If our specialty is indexing, we understand that a well-composed index is one that matches the thinking process and vocabulary of our users. With books and other print references, such as documentation, the usefulness of the product is frequently dependent on the effectiveness of the index. But does the same hold true when the book is an e-book and the users have access to text-search tools and can quickly search the text for whatever word combination they wish?
Publishers who engage in e-publishing are leading the trend that bypasses the indexer in the belief that readers can function just as well without an index when offered software that allows them to do full-text searches instead. This belief is based on the increasing familiarity users have with text-search tools to look up information and the publishers' desire to better control publishing costs and production schedules.
But, as many who have experienced the results of a search know, search engines frequently produce hundreds of "hits," some of them relevant, many of them not so relevant in the context that the user is looking for. Simple keyword text searching is the type of searching most familiar to most people. Type the desired text string in the dialog box, and the search engine will find every occurrence of the string of characters, regardless of the value or significance to the user.

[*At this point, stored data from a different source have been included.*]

`src/rtl/mux_pkg.sv`:
```
// Shared constants for the round-robin 2:1 stream multiplexer and its arbiter.
// Optional build macro recognised by the slice: MUX_PKT_LOCK_EN (packet lock).
package mux_pkg;

  localparam int DEF_DATA_W = 8;

  localparam logic SRC0 = 1'b0;
  localparam logic SRC1 = 1'b1;

  function automatic logic [1:0] idx_to_onehot(input logic idx);
    return {idx, ~idx};
  endfunction

endpackage

```
`src/rtl/rr_arb2.sv`:
```
// Two-requester round-robin arbiter with a registered priority pointer.
// With MUX_PKT_LOCK_EN defined, a grant sticks to one source until it sends last.
module rr_arb2
  import mux_pkg::*;
(
  input  logic       clk,
  input  logic       rst_n,
  input  logic [1:0] req,
  input  logic       advance,
  input  logic       last,
  output logic [1:0] grant,
  output logic       grant_idx
);

  // ptr names the source that wins when both request
  logic ptr;
  logic arb_idx;
  logic arb_any;
  logic grant_any;

  always_comb begin
    arb_idx = SRC0;
    arb_any = 1'b0;
    if (req == 2'b11) begin
      arb_idx = ptr;
      arb_any = 1'b1;
    end else if (req[1]) begin
      arb_idx = SRC1;
      arb_any = 1'b1;
    end else if (req[0]) begin
      arb_idx = SRC0;
      arb_any = 1'b1;
    end
  end

`ifdef MUX_PKT_LOCK_EN
  logic lock;
  logic lock_src;

  // A held packet keeps its grant even while its source idles, so the other
  // source can never interleave beats into it.
  always_comb begin
    grant_idx = lock ? lock_src : arb_idx;
    grant_any = lock | arb_any;
  end

  always_ff @(posedge clk or negedge rst_n) begin
    if (!rst_n) begin
      ptr      <= SRC0;
      lock     <= 1'b0;
      lock_src <= SRC0;
    end else if (advance) begin
      lock     <= !last;
      lock_src <= grant_idx;
      if (last) begin
        ptr <= ~grant_idx;
      end
    end
  end
`else
  logic unused_last;
  assign unused_last = last;

  always_comb begin
    grant_idx = arb_idx;
    grant_any = arb_any;
  end

  always_ff @(posedge clk or negedge rst_n) begin
    if (!rst_n) begin
      ptr <= SRC0;
    end else if (advance) begin
      ptr <= ~grant_idx;
    end
  end
`endif

  assign grant = grant_any ? idx_to_onehot(grant_idx) : 2'b00;

endmodule

```
`src/rtl/stream_mux_2to1_rr.sv`:
```
// Registered 2:1 stream mux: round-robin arbiter plus a single-entry output register.
// Build macro MUX_PKT_LOCK_EN switches the arbiter to whole-packet grants.
module stream_mux_2to1_rr
  import mux_pkg::*;
#(
  parameter int DATA_W = DEF_DATA_W
) (
  input  logic              clk,
  input  logic              rst_n,
  input  logic              in0_valid,
  output logic              in0_ready,
  input  logic [DATA_W-1:0] in0_data,
  input  logic              in0_last,
  input  logic              in1_valid,
  output logic              in1_ready,
  input  logic [DATA_W-1:0] in1_data,
  input  logic              in1_last,
  output logic              out_valid,
  input  logic              out_ready,
  output logic [DATA_W-1:0] out_data,
  output logic              out_last,
  output logic              out_sel
);

  // Handshake: a beat moves on any edge where valid && ready; a producer keeps
  // valid and payload stable until it does, and ready never waits on valid of
  // its own stream except through grant selection.
  logic [1:0]        grant;
  logic              grant_idx;
  logic              load_en;
  logic              xfer;
  logic [DATA_W-1:0] sel_data;
  logic              sel_last;

  rr_arb2 u_arb (
    .clk       (clk),
    .rst_n     (rst_n),
    .req       ({in1_valid, in0_valid}),
    .advance   (xfer),
    .last      (sel_last),
    .grant     (grant),
    .grant_idx (grant_idx)
  );

  assign load_en   = !out_valid || out_ready;
  assign in0_ready = load_en && grant[0];
  assign in1_ready = load_en && grant[1];
  assign xfer      = (in0_valid && in0_ready) || (in1_valid && in1_ready);

  assign sel_data = (grant_idx == SRC1) ? in1_data : in0_data;
  assign sel_last = (grant_idx == SRC1) ? in1_last : in0_last;

  // Payload holds after a drain so downstream debug sees the last beat sent.
  always_ff @(posedge clk or negedge rst_n) begin
    if (!rst_n) begin
      out_valid <= 1'b0;
      out_data  <= '0;
      out_last  <= 1'b0;
      out_sel   <= SRC0;
    end else if (xfer) begin
      out_valid <= 1'b1;
      out_data  <= sel_data;
      out_last  <= sel_last;
      out_sel   <= grant_idx;
    end else if (out_ready) begin
      out_valid <= 1'b0;
    end
  end

endmodule
```
File: src/rtl/or_arr_param.sv
// Registered OR-reduction of a packed 2-D array: global OR, per-element OR and a count of
// non-zero elements. Results update one cycle after each valid input and hold otherwise.
module or_arr_param #(
  parameter int unsigned WIDTH_I   = 4,
  parameter int unsigned WIDTH_I_X = 2
) (
  input  logic           clk,
  input  logic           rst_n,
  or_arr_param_if.slave  bus
);
  localparam int unsigned CntW = $clog2(WIDTH_I + 1);

  logic [WIDTH_I-1:0] elem_d, elem_q;
  logic [CntW-1:0]    cnt_d, cnt_q;
  logic               out_d, out_q;
  logic               valid_q;

  always_comb begin
    elem_d = '0;
    cnt_d  = '0;
    for (int k = 0; k < WIDTH_I; k++) begin
      elem_d[k] = |bus.in[k];
      cnt_d     = cnt_d + CntW'(elem_d[k]);
    end
    out_d = |elem_d;
  end

  // Data registers load only on in_valid, so X on an unqualified input never reaches them.
  always_ff @(posedge clk or negedge rst_n) begin
    if (!rst_n) begin
      out_q   <= 1'b0;
      elem_q  <= '0;
      cnt_q   <= '0;
      valid_q <= 1'b0;
    end else begin
      valid_q <= bus.in_valid;
      if (bus.in_valid) begin
        out_q  <= out_d;
        elem_q <= elem_d;
        cnt_q  <= cnt_d;
      end
    end
  end

  assign bus.out       = out_q;
  assign bus.elem_or   = elem_q;
  assign bus.nz_count  = cnt_q;
  assign bus.out_valid = valid_q;
endmodule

Search engines are most effective for the typical user when there is a single objective answer to a simple query, as, for instance, is the case with a search for a particular book title on Amazon.com. If you know the name of the book or the author, your search is likely to be fruitful. If you know the topic category--usability, for instance--you are also likely to get a list of books that will be of interest.
More complex queries, however, are another matter. If, for instance, you are searching the Web for index usability, you might get more than 200,000 hits covering topics such as indexing, usability, and indexes of sites on usability. You may not find any studies of index usability, or you may give up exploring the options after examining the first 10 or 20 items in the results list. As well, the order of the list of hits may have no meaning or usefulness to you, and, to narrow your search, you might need to use the dreaded "advanced search" button, which will likely add to your anxiety if you are like most people who know very little about effective advanced searching techniques such as Boolean logic.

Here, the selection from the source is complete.